Inside a large cavern filled with alien equipment, Professor Che Lu sat cross-legged on the floor, just outside the control room that led to the guardian computer. She was an old woman, her skin creased with age, but her mind was as sharp as it had ever been.
Che Lu had seen all of the history of modern China, often participating rather than just watching it go by. She had been one of the twenty-six women who had started the Long March with Mao sixty-four years before. Only six of those women had made it to the end alive. Only ten percent of the one hundred thousand men who had started the march had been alive when they arrived at Yanan in Shaanxi Province in December 1935 after walking over six thousand miles to escape Chiang Kai-shek’s forces.
She knew how significant it was that her government had tried to destroy Qian-Ling. It was more than just a blind fear of the aliens… it was also a desperate attempt by the leaders to keep the country in ignorance and remain in power.

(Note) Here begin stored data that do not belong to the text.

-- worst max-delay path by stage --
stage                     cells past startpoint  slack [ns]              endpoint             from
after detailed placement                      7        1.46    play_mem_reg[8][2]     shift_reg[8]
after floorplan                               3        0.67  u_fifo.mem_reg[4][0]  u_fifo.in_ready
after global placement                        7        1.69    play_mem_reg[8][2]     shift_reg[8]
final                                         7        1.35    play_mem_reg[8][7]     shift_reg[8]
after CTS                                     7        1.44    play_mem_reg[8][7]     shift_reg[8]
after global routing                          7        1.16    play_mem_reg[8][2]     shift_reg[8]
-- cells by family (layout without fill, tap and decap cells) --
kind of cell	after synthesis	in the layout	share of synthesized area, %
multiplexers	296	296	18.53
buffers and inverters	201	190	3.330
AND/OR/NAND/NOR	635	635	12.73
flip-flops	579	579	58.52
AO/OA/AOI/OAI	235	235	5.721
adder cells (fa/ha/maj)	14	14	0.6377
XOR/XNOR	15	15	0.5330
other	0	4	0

Metal beams came up from the nearest wall and disappeared overhead, curving to follow the dome ceiling around to touch down on the far side. There were numerous large objects scattered about on the floor, the exact purpose of which was still unknown, except for one large cylinder that gave off a hum… that one had propagated the shield that had saved their lives. The black metal covering it had slid back at Elek’s command through the guardian. A drum had been revealed, about fifty meters long by ten in diameter. It was mounted on both ends in a cradle of black metal that attached at the center. The drum continued to rotate with streaks of color… red, orange, violet, purple… intermingled on its surface. The other, unopened containers, were in the form of black rectangles ranging from a few feet in size to one over a hundred meters long and sixty high.
Fifty feet away from where Che Lu sat there was a bright green light glowing out of the wall, brighter even than the one overhead. Inside was a control room, and beyond that, the chamber housing the golden pyramid that was the Qian-Ling guardian computer.